Once you establish a PoF model, you have the ability to consider changes in the environment, stress load, structure,
material set, or dimensions (variables affecting the failure mechanism) to create reliability predictions.
While PoF models take time and are expensive to create they provide the most flexibility and accuracy beyond other
methods.
Sources of Value
We create reliability predictions to support decisions. Predictions can help to understand:
4. Is the product reliable enough?
Is the product going to meet our reliability targets?
How many spares will we need over the next year?
And, many other specific questions when we’re not able to wait for actual results to occur.
Making Informed Decisions
In the simple example of comparing to vendors of hard drives. Understanding an accurate reliability prediction for your
application enables selecting the most cost effective and reliable product to meet our business goals.

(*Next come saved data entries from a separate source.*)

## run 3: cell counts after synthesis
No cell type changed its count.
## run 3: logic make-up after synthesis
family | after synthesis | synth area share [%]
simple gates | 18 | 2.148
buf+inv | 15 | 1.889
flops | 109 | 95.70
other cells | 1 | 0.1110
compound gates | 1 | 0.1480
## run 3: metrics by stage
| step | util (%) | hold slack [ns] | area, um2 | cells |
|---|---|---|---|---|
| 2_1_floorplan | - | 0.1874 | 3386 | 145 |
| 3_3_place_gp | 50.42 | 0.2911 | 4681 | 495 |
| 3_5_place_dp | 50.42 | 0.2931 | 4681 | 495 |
<file path="config.mk">
export PLATFORM = sky130hd
export DESIGN_NAME = pong_display
export DESIGN_NICKNAME = d
export VERILOG_FILES = /design/src/hdl/pong_pkg.sv /design/src/hdl/box_plotter.sv /design/src/hdl/frame_timer.sv /design/src/hdl/pixel_output.sv /design/src/hdl/pong_display.sv /design/src/hdl/position_store.sv /design/src/hdl/render_sequencer.sv /design/src/hdl/screen_filler.sv
export SDC_FILE = /design/constraint.sdc
export NUM_CORES = 1
export LEC_CHECK = 0
export ABC_CLOCK_PERIOD_IN_PS = 4540
export CORE_ASPECT_RATIO = 1.75
export CORE_MARGIN = 1
export CORE_UTILIZATION = 35
export DETAILED_ROUTE_END_ITERATION = 10
export DONT_BUFFER_PORTS = 1
export GPL_ROUTABILITY_DRIVEN = 1
export PLACE_DENSITY = 0.56
export SLEW_MARGIN = 40
export SYNTH_ARGS = -nofsm -noshare
export SYNTH_HDL_FRONTEND = slang
export SYNTH_SLANG_ARGS = --single-unit
export TNS_END_PERCENT = 20
</file>
<file path="constraint.sdc">
create_clock -name clk -period 4.54 [get_ports clk]
set_input_delay 0.908 -clock clk [delete_from_list [all_inputs] [get_ports clk]]
set_output_delay 0.908 -clock clk [all_outputs]
set_load 0.05 [all_outputs]
</file>
<file path="src/hdl/pong_pkg.sv">
package pong_pkg;

	// screen coordinates, sized for up to 1024 x 512
	typedef logic [9:0] coord_x_t;
	typedef logic [8:0] coord_y_t;

	// 3-bit rgb
	typedef logic [2:0] colour_t;

	// render sequencer states
	// erase steps use the previous snapshot, draw steps the current one
	typedef enum logic [3:0] {
		S_CLEAR_START,
		S_CLEAR_WAIT,
		S_IDLE,
		S_ERASE_P1,
		S_DRAW_P1,
		S_ERASE_P2,
		S_DRAW_P2,
		S_ERASE_BALL,
		S_DRAW_BALL
	} draw_step_t;

	localparam colour_t COLOUR_BLACK  = 3'd0;
	// white
	localparam colour_t COLOUR_PADDLE = 3'd7;
	// yellow
	localparam colour_t COLOUR_BALL   = 3'd6;

endpackage

</file>
<file path="src/hdl/box_plotter.sv">
`timescale 1ns/1ps

module box_plotter #(
	parameter int BOX_W = 4,
	parameter int BOX_H = 4
) (
	input  logic               clk,
	input  logic               resetn,
	input  logic               start,
	input  pong_pkg::coord_x_t origin_x,
	input  pong_pkg::coord_y_t origin_y,
	output pong_pkg::coord_x_t px,
	output pong_pkg::coord_y_t py,
	output logic               active,
	output logic               done
);

	import pong_pkg::*;

	localparam int CW = $clog2(BOX_W + 1);
	localparam int RW = $clog2(BOX_H + 1);

	coord_x_t org_x;
	coord_y_t org_y;
	logic [CW-1:0] col;
	logic [RW-1:0] row;
	logic last_col;
	logic last_row;

	assign last_col = (col == CW'(BOX_W - 1));
	assign last_row = (row == RW'(BOX_H - 1));

	always_ff @(posedge clk) begin
		if (start) begin
			org_x <= origin_x;
			org_y <= origin_y;
		end
	end

	// row by row, left to right
	always_ff @(posedge clk) begin
		if (!resetn) begin
			active <= 1'b0;
			col <= '0;
			row <= '0;
		end else if (start) begin
			active <= 1'b1;
			col <= '0;
			row <= '0;
		end else if (active) begin
			if (last_col) begin
				col <= '0;
				if (last_row) begin
					active <= 1'b0;
				end else begin
					row <= row + 1'b1;
				end
			end else begin
				col <= col + 1'b1;
			end
		end
	end

	assign px = org_x + coord_x_t'(col);
	assign py = org_y + coord_y_t'(row);
	assign done = active && last_col && last_row;

	a_start_idle: assert property (@(posedge clk) disable iff (!resetn)
		start |-> !active);

endmodule

</file>
<file path="src/hdl/frame_timer.sv">
`timescale 1ns/1ps

module frame_timer #(
	parameter int CLOCKS_PER_FRAME = 833333
) (
	input  logic clk,
	input  logic resetn,
	output logic frame_tick
);

	localparam int CW = $clog2(CLOCKS_PER_FRAME + 1);

	logic [CW-1:0] count;

	// down-counter, tick registered on the reload cycle
	always_ff @(posedge clk) begin
		if (!resetn) begin
			count <= CW'(CLOCKS_PER_FRAME - 1);
			frame_tick <= 1'b0;
		end else if (count == '0) begin
			count <= CW'(CLOCKS_PER_FRAME - 1);
			frame_tick <= 1'b1;
		end else begin
			count <= count - 1'b1;
			frame_tick <= 1'b0;
		end
	end

	a_tick_single: assert property (@(posedge clk) disable iff (!resetn)
		frame_tick |=> !frame_tick);

endmodule

</file>
<file path="src/hdl/pixel_output.sv">
`timescale 1ns/1ps

module pixel_output (
	input  logic                 clk,
	input  logic                 resetn,
	input  pong_pkg::draw_step_t step,
	input  pong_pkg::coord_x_t   fill_px,
	input  pong_pkg::coord_y_t   fill_py,
	input  logic                 fill_active,
	input  pong_pkg::coord_x_t   paddle_px,
	input  pong_pkg::coord_y_t   paddle_py,
	input  logic                 paddle_active,
	input  pong_pkg::coord_x_t   ball_px,
	input  pong_pkg::coord_y_t   ball_py,
	input  logic                 ball_active,
	output pong_pkg::coord_x_t   pix_x,
	output pong_pkg::coord_y_t   pix_y,
	output pong_pkg::colour_t    pix_colour,
	output logic                 plot
);

	import pong_pkg::*;

	coord_x_t sel_x;
	coord_y_t sel_y;
	colour_t sel_colour;

	always_comb begin
		if (fill_active) begin
			sel_x = fill_px;
			sel_y = fill_py;
		end else if (paddle_active) begin
			sel_x = paddle_px;
			sel_y = paddle_py;
		end else begin
			sel_x = ball_px;
			sel_y = ball_py;
		end
	end

	// clears and erases are black, so an aborted box blanks out too
	always_comb begin
		case (step)
			S_DRAW_P1, S_DRAW_P2: sel_colour = COLOUR_PADDLE;
			S_DRAW_BALL:          sel_colour = COLOUR_BALL;
			default:              sel_colour = COLOUR_BLACK;
		endcase
	end

	always_ff @(posedge clk) begin
		pix_x <= sel_x;
		pix_y <= sel_y;
		pix_colour <= sel_colour;
	end

	always_ff @(posedge clk) begin
		if (!resetn) begin
			plot <= 1'b0;
		end else begin
			plot <= fill_active | paddle_active | ball_active;
		end
	end

	a_one_engine: assert property (@(posedge clk) disable iff (!resetn)
		$onehot0({fill_active, paddle_active, ball_active}));

endmodule

</file>
<file path="src/hdl/pong_display.sv">
`timescale 1ns/1ps

module pong_display #(
	parameter int SCREEN_W         = 320,
	parameter int SCREEN_H         = 240,
	parameter int PADDLE_W         = 5,
	parameter int PADDLE_H         = 40,
	parameter int BALL_W           = 4,
	parameter int BALL_H           = 4,
	parameter int PADDLE1_X        = 2,
	parameter int CLOCKS_PER_FRAME = 833333
) (
	input  logic               clk,
	input  logic               resetn,
	input  logic               scored,
	input  pong_pkg::coord_y_t paddle1_y,
	input  pong_pkg::coord_y_t paddle2_y,
	input  pong_pkg::coord_x_t ball_x,
	input  pong_pkg::coord_y_t ball_y,
	output pong_pkg::coord_x_t pix_x,
	output pong_pkg::coord_y_t pix_y,
	output pong_pkg::colour_t  pix_colour,
	output logic               plot
);

	import pong_pkg::*;

	logic frame_tick;
	draw_step_t step;
	logic frame_latch;
	logic fill_start, paddle_start, ball_start;
	logic fill_done, paddle_done, ball_done;
	logic fill_active, paddle_active, ball_active;
	coord_x_t origin_x, fill_px, paddle_px, ball_px;
	coord_y_t origin_y, fill_py, paddle_py, ball_py;

	frame_timer #(.CLOCKS_PER_FRAME(CLOCKS_PER_FRAME)) frame_timer_inst (
		.clk(clk), .resetn(resetn), .frame_tick(frame_tick)
	);

	render_sequencer render_sequencer_inst (
		.clk(clk), .resetn(resetn), .scored(scored), .frame_tick(frame_tick),
		.fill_done(fill_done), .paddle_done(paddle_done), .ball_done(ball_done),
		.step(step), .frame_latch(frame_latch), .fill_start(fill_start),
		.paddle_start(paddle_start), .ball_start(ball_start)
	);

	position_store #(.SCREEN_W(SCREEN_W), .PADDLE_W(PADDLE_W), .PADDLE1_X(PADDLE1_X))
	position_store_inst (
		.clk(clk), .resetn(resetn), .frame_latch(frame_latch), .step(step),
		.paddle1_y(paddle1_y), .paddle2_y(paddle2_y), .ball_x(ball_x), .ball_y(ball_y),
		.origin_x(origin_x), .origin_y(origin_y)
	);

	screen_filler #(.SCREEN_W(SCREEN_W), .SCREEN_H(SCREEN_H)) screen_filler_inst (
		.clk(clk), .resetn(resetn), .start(fill_start),
		.px(fill_px), .py(fill_py), .active(fill_active), .done(fill_done)
	);

	// both paddles share one engine, the ball has its own
	box_plotter #(.BOX_W(PADDLE_W), .BOX_H(PADDLE_H)) paddle_plotter (
		.clk(clk), .resetn(resetn), .start(paddle_start),
		.origin_x(origin_x), .origin_y(origin_y),
		.px(paddle_px), .py(paddle_py), .active(paddle_active), .done(paddle_done)
	);

	box_plotter #(.BOX_W(BALL_W), .BOX_H(BALL_H)) ball_plotter (
		.clk(clk), .resetn(resetn), .start(ball_start),
		.origin_x(origin_x), .origin_y(origin_y),
		.px(ball_px), .py(ball_py), .active(ball_active), .done(ball_done)
	);

	pixel_output pixel_output_inst (
		.clk(clk), .resetn(resetn), .step(step),
		.fill_px(fill_px), .fill_py(fill_py), .fill_active(fill_active),
		.paddle_px(paddle_px), .paddle_py(paddle_py), .paddle_active(paddle_active),
		.ball_px(ball_px), .ball_py(ball_py), .ball_active(ball_active),
		.pix_x(pix_x), .pix_y(pix_y), .pix_colour(pix_colour), .plot(plot)
	);

endmodule

</file>
<file path="src/hdl/position_store.sv">
`timescale 1ns/1ps

module position_store #(
	parameter int SCREEN_W  = 320,
	parameter int PADDLE_W  = 5,
	parameter int PADDLE1_X = 2
) (
	input  logic                 clk,
	input  logic                 resetn,
	input  logic                 frame_latch,
	input  pong_pkg::draw_step_t step,
	input  pong_pkg::coord_y_t   paddle1_y,
	input  pong_pkg::coord_y_t   paddle2_y,
	input  pong_pkg::coord_x_t   ball_x,
	input  pong_pkg::coord_y_t   ball_y,
	output pong_pkg::coord_x_t   origin_x,
	output pong_pkg::coord_y_t   origin_y
);

	import pong_pkg::*;

	localparam coord_x_t P1_X = coord_x_t'(PADDLE1_X);
	// right paddle sits flush against the right edge
	localparam coord_x_t P2_X = coord_x_t'(SCREEN_W - PADDLE_W);

	coord_y_t cur_p1_y, cur_p2_y, cur_ball_y;
	coord_y_t prev_p1_y, prev_p2_y, prev_ball_y;
	coord_x_t cur_ball_x, prev_ball_x;

	always_ff @(posedge clk) begin
		if (!resetn) begin
			cur_p1_y <= '0;
			cur_p2_y <= '0;
			cur_ball_x <= '0;
			cur_ball_y <= '0;
			prev_p1_y <= '0;
			prev_p2_y <= '0;
			prev_ball_x <= '0;
			prev_ball_y <= '0;
		end else if (frame_latch) begin
			prev_p1_y <= cur_p1_y;
			prev_p2_y <= cur_p2_y;
			prev_ball_x <= cur_ball_x;
			prev_ball_y <= cur_ball_y;
			cur_p1_y <= paddle1_y;
			cur_p2_y <= paddle2_y;
			cur_ball_x <= ball_x;
			cur_ball_y <= ball_y;
		end
	end

	always_comb begin
		case (step)
			S_ERASE_P1:   begin origin_x = P1_X;        origin_y = prev_p1_y;   end
			S_DRAW_P1:    begin origin_x = P1_X;        origin_y = cur_p1_y;    end
			S_ERASE_P2:   begin origin_x = P2_X;        origin_y = prev_p2_y;   end
			S_DRAW_P2:    begin origin_x = P2_X;        origin_y = cur_p2_y;    end
			S_ERASE_BALL: begin origin_x = prev_ball_x; origin_y = prev_ball_y; end
			S_DRAW_BALL:  begin origin_x = cur_ball_x;  origin_y = cur_ball_y;  end
			default:      begin origin_x = '0;          origin_y = '0;          end
		endcase
	end

endmodule

</file>
<file path="src/hdl/render_sequencer.sv">
`timescale 1ns/1ps

module render_sequencer (
	input  logic                 clk,
	input  logic                 resetn,
	input  logic                 scored,
	input  logic                 frame_tick,
	input  logic                 fill_done,
	input  logic                 paddle_done,
	input  logic                 ball_done,
	output pong_pkg::draw_step_t step,
	output logic                 frame_latch,
	output logic                 fill_start,
	output logic                 paddle_start,
	output logic                 ball_start
);

	import pong_pkg::*;

	draw_step_t state;
	draw_step_t state_next;

	// engine in flight, so an aborted box finishes before the clear starts
	logic fill_busy;
	logic paddle_busy;
	logic ball_busy;
	logic any_busy;

	logic enter_paddle;
	logic enter_ball;

	assign any_busy = fill_busy | paddle_busy | ball_busy;

	always_comb begin
		state_next = state;
		case (state)
			S_CLEAR_START: begin
				if (!any_busy) begin
					state_next = S_CLEAR_WAIT;
				end
			end
			S_CLEAR_WAIT: begin
				if (fill_done) begin
					state_next = S_IDLE;
				end
			end
			S_IDLE: begin
				if (frame_tick) begin
					state_next = S_ERASE_P1;
				end
			end
			S_ERASE_P1: begin
				if (paddle_done) begin
					state_next = S_DRAW_P1;
				end
			end
			S_DRAW_P1: begin
				if (paddle_done) begin
					state_next = S_ERASE_P2;
				end
			end
			S_ERASE_P2: begin
				if (paddle_done) begin
					state_next = S_DRAW_P2;
				end
			end
			S_DRAW_P2: begin
				if (paddle_done) begin
					state_next = S_ERASE_BALL;
				end
			end
			S_ERASE_BALL: begin
				if (ball_done) begin
					state_next = S_DRAW_BALL;
				end
			end
			S_DRAW_BALL: begin
				if (ball_done) begin
					state_next = S_IDLE;
				end
			end
			default: begin
				state_next = S_CLEAR_START;
			end
		endcase
		// a score restarts everything from a black screen
		if (scored) begin
			state_next = S_CLEAR_START;
		end
	end

	assign enter_paddle = (state_next != state) &&
		(state_next inside {S_ERASE_P1, S_DRAW_P1, S_ERASE_P2, S_DRAW_P2});
	assign enter_ball = (state_next != state) &&
		(state_next inside {S_ERASE_BALL, S_DRAW_BALL});

	// snapshot taken on the edge that leaves idle, ahead of the first box start
	assign frame_latch = (state == S_IDLE) && frame_tick && !scored;
	assign fill_start = (state == S_CLEAR_START) && !scored && !any_busy;
	assign step = state;

	always_ff @(posedge clk) begin
		if (!resetn) begin
			state <= S_CLEAR_START;
			paddle_start <= 1'b0;
			ball_start <= 1'b0;
		end else begin
			state <= state_next;
			// box starts land on the first cycle of the new step
			paddle_start <= enter_paddle;
			ball_start <= enter_ball;
		end
	end

	always_ff @(posedge clk) begin
		if (!resetn) begin
			fill_busy <= 1'b0;
			paddle_busy <= 1'b0;
			ball_busy <= 1'b0;
		end else begin
			if (fill_start) begin
				fill_busy <= 1'b1;
			end else if (fill_done) begin
				fill_busy <= 1'b0;
			end
			if (paddle_start) begin
				paddle_busy <= 1'b1;
			end else if (paddle_done) begin
				paddle_busy <= 1'b0;
			end
			if (ball_start) begin
				ball_busy <= 1'b1;
			end else if (ball_done) begin
				ball_busy <= 1'b0;
			end
		end
	end

	// no done may come back on a start cycle, so starts never land back to back
	a_start_pulse: assert property (@(posedge clk) disable iff (!resetn)
		(fill_start || paddle_start || ball_start) |=>
			!(fill_start || paddle_start || ball_start));

endmodule

</file>
<file path="src/hdl/screen_filler.sv">
`timescale 1ns/1ps

module screen_filler #(
	parameter int SCREEN_W = 320,
	parameter int SCREEN_H = 240
) (
	input  logic               clk,
	input  logic               resetn,
	input  logic               start,
	output pong_pkg::coord_x_t px,
	output pong_pkg::coord_y_t py,
	output logic               active,
	output logic               done
);

	import pong_pkg::*;

	logic last_x;
	logic last_y;

	assign last_x = (px == coord_x_t'(SCREEN_W - 1));
	assign last_y = (py == coord_y_t'(SCREEN_H - 1));

	// raster scan from the top left corner
	always_ff @(posedge clk) begin
		if (!resetn) begin
			active <= 1'b0;
			px <= '0;
			py <= '0;
		end else if (start) begin
			active <= 1'b1;
			px <= '0;
			py <= '0;
		end else if (active) begin
			if (last_x) begin
				px <= '0;
				if (last_y) begin
					active <= 1'b0;
				end else begin
					py <= py + 1'b1;
				end
			end else begin
				px <= px + 1'b1;
			end
		end
	end

	assign done = active && last_x && last_y;

endmodule

</file>
==> impl_results.md <==
* Total Routing Usage GR at between 10% and 20%
* Initial Util at 35.83%
* R2r startpoint: paddle_plotter.active
* Tightest Pin Transition at roughly 700 ps
* Final period utilization at 57.17%
* Nets at 1080
* Ys async rst share at 0%
* Post-synth top cells: nand2_1 (212), dfxtp_1 (163), a21oi_1 (118), nor2_1 (91), edfxtp_1 (38)
* Unrepaired setup endpoints after global routing: no
* DR WL/cell at around 15 um
* Biggest area consumer among synthesized cells: dfxtp_1
* Ys Warns at 0
* Gp weighted congestion at 0.8444
* VDD IR max at around 300 uV
* Core area at 25430 um2
* Post-synth top area share at a little over a third
* Crit-path max cell delay at roughly 760 ps
* Setup Total Neg Slack at 0 ps
* CTS Hold Buffers Added at 0
* Most used DFF post-synth: dfxtp_1
* Crit path capture: render_sequencer_inst.ball_start
* Largest net degree at the start of global routing at 53
* R2r setup slk at 1940 ps
* FF-to-FF path depth at 7
* H-tree lvl count at 1
* Cell with the most instances after synthesis: nand2_1
* Fraction of layout cells with a size suffix above 1 at around 8.0%
* Yosys reg bits at 201
* Largest driver fanout on the critical path at 18
* Clock transition at path regs at 70 ps
* Worst Path Required at between 4000 and 5000 ps
* CTS tree: yes
* Slew margin rel. at 54.20%
* Max Cap Viol at 0
* Cell variety after synth at 73
* Post-Syn Area at 9114 um2
* Syn_nets at roughly 1100
* Overflow after GRT at 0
* Crit start category: register
* Critical path class: reg2reg
* Endpoints failing hold at 0
* Inserted Diodes at 0
* DRT Pass-1 Iters at 5
* Fin crit period at 2596 ps
* Run status: finished, final reports clean
* R2R Path End: render_sequencer_inst.ball_start
* Die X-Extent at 124.0 um
* Slowest cell on crit path: dfxtp_1
* Die height at 215.5 um
* Buffers on Ports at 0
* Post-CTS Setup Inserts at 0
* Via count at 6829
* CTS root buf: clkbuf_16
* Post-Syn Instances at just over 1000
* Max clock buf depth at 3
* Pins over their slew limit at 0
* Drt drc at 0
* First-pass GRT wire length at between 30000 and 40000 um
* Tot Pwr at 3.864 mW
* Fill count at 2622
* Hpwl dp at 14720 um
* Total CTS buffers at 21
* Row count at between 70 and 80
* Drt first-iter violations at 356
* Post-Route WL at 20800 um
* Initial antenna violation count at 0
* Final Setup Violations at 0
* Worst skew pair latency at 520 ps
* Vias per cell at 5.085
* Leak at 3.436 nW
* Clock skew at 26.37 ps
* # clock sinks at 201
* CP arrival at 2960 ps
* Fmax at 385.3 MHz
* Number of enable flip-flop cells after synthesis at 38
* CP Cell Sequence: and3_1 -> nand3_1 -> a221oi_2 -> a311o_2 -> xnor2_1 -> nor4_2 -> nor3_1
* Pwr dens at 381.9 nW/um2
* Hold Crit Class: reg2reg
* Synth area leaders: dfxtp_1 (36%), edfxtp_1 (13%), nand2_1 (8.7%)
* Setup crit start: paddle_plotter.active
* Final ANT Viol Nets at 0
* Area Growth Syn to Fin at 11.02%
* Die ar. at 26710 um2
* Avg Inst Size Synth at just under 9 um2
* Post_cts resized at 0
* CP endpoint kind: register
* Register area share after synthesis at 48.33%
* # IOs at 63
* Vias in the first global route at approximately 6700
worst max-delay path, delay by kind of cell (launching register included):
kind            cells  cell delay, ps
simple gates        4             970
flops               1             760
xor+xnor            1              90
compound gates      2             610
state kept, by name, indices dropped and copies added (netlist names), 2 cells and up:
name                             count
ball_plotter.col                     3
paddle_plotter.col                   3
position_store_inst.prev_p2_y        9
position_store_inst.cur_p1_y         9
paddle_plotter.row                   6
position_store_inst.cur_ball_y       9
position_store_inst.cur_p2_y         9
pixel_output_inst.pix_x             10
position_store_inst.prev_p1_y        9
position_store_inst.prev_ball_x     10
ball_plotter.org_y                   9
screen_filler_inst.py                9
position_store_inst.cur_ball_x      10
ball_plotter.org_x                  10
screen_filler_inst.px               10
render_sequencer_inst.step           4
paddle_plotter.org_x                10
pixel_output_inst.pix_colour         2
frame_timer_inst.count              20
paddle_plotter.org_y                 9
ball_plotter.row                     3
pixel_output_inst.pix_y              9
position_store_inst.prev_ball_y      9
cells by family (layout without fill, tap and decap cells):
family                   after synthesis  after routing  share of synthesized area (%)
XOR/XNOR                              62             62                          5.958
AND/OR/NAND/NOR                      432            432                          21.73
buffers and inverters                 76             74                          3.679
adder cells (fa/ha/maj)               28             28                          4.174
multiplexers                          26             26                          3.020
AO/OA/AOI/OAI                        204            204                          13.11
flip-flops                           201            201                          48.33
per-stage QoR:
step	setup WS [ps]	util, %	instance area (um2)	instances	hold slack [ps]
finish	1944	39.78	10120	1343	439.7
global route	1755	39.78	10120	1343	457.7
CTS	1845	39.78	10120	1343	443.2
detailed placement	1854	36.85	9371	1305	434.4
global placement	1880	36.84	9369	1305	422.7
floorplan	2357	-	9114	1029	412.8
worst min-delay path by stage:
stage | slack (ps) | from | end | cells after the start
after floorplan | 410 | frame_timer_inst.count[0] | frame_timer_inst.count[0] | 1
after global routing | 460 | resetn | frame_timer_inst.count[18] | 1
after detailed placement | 430 | frame_timer_inst.count[0] | frame_timer_inst.count[0] | 1
after global placement | 420 | frame_timer_inst.count[0] | frame_timer_inst.count[0] | 1
final | 440 | frame_timer_inst.count[0] | frame_timer_inst.count[0] | 1
after CTS | 440 | frame_timer_inst.count[0] | frame_timer_inst.count[0] | 1
report_power, final:
part           total, mW  internal [mW]  switching, mW
Sequential          1.90           1.83         0.0627
Clock               1.87           1.13          0.734
Combinational      0.102         0.0339         0.0682
Total               3.86           3.00          0.865
layout make-up:
cell class / instances / area, um2 / share of cell area [%]
Clock inverter: 13 / 173.9 / 1.719
Clock buffer: 25 / 571.8 / 5.651
Sequential cell: 201 / 4408 / 43.56
Inverter: 27 / 115.1 / 1.138
Timing Repair Buffer: 9 / 67.56 / 0.6677
Tap cell: 316 / 395.4 / 3.907
Multi-Input combinational cell: 752 / 4387 / 43.35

Without a prediction, we may select a hard drive that fails too early and limits the product’s reliability. Or we may
select one that is too reelable and expensive for our application.
Identifying and Improving Design Weaknesses
During product or system design, the ability to identify the elements that will lead to failures (weakest links) permits us
to focus resources on those areas for improvement.
Without knowing where to focus we may have more failures than anticipated along with the remorse of “if we only
knew”.
Allocating Resources Appropriately
Beyond focusing efforts for reliability improvements, predictions also divert resources away from elements that are
very reliable already.
Prediction also focus product testing on failure mechanisms most likely to limit the product reliability. And, may limit
the costs of prototypes and testing facilities.
Using reliability block diagrams and similar models allows the balancing on reliability with component costs to
optimize the reliability at the minimum costs.
Setting Expectations
An accurate prediction is useful inside the company to forecast warranty and repair costs. Outside the company,
predictions are useful to customers:
Making purchase decisions
Planning larger systems using the product reliability information for modeling
Estimating total cost of ownership, including spares, downtime and maintenance costs
Starting with the data sheet, to supporting white papers on reliability prediction claims, to warranty policies to
customer perception of brand promise impacts the value of reliability predictions.
Finally, creating a prediction and comparing it to field reliability performance allows the organization to improve next
time. First using the field data for similar products, and in refining any models created for reliability predictions.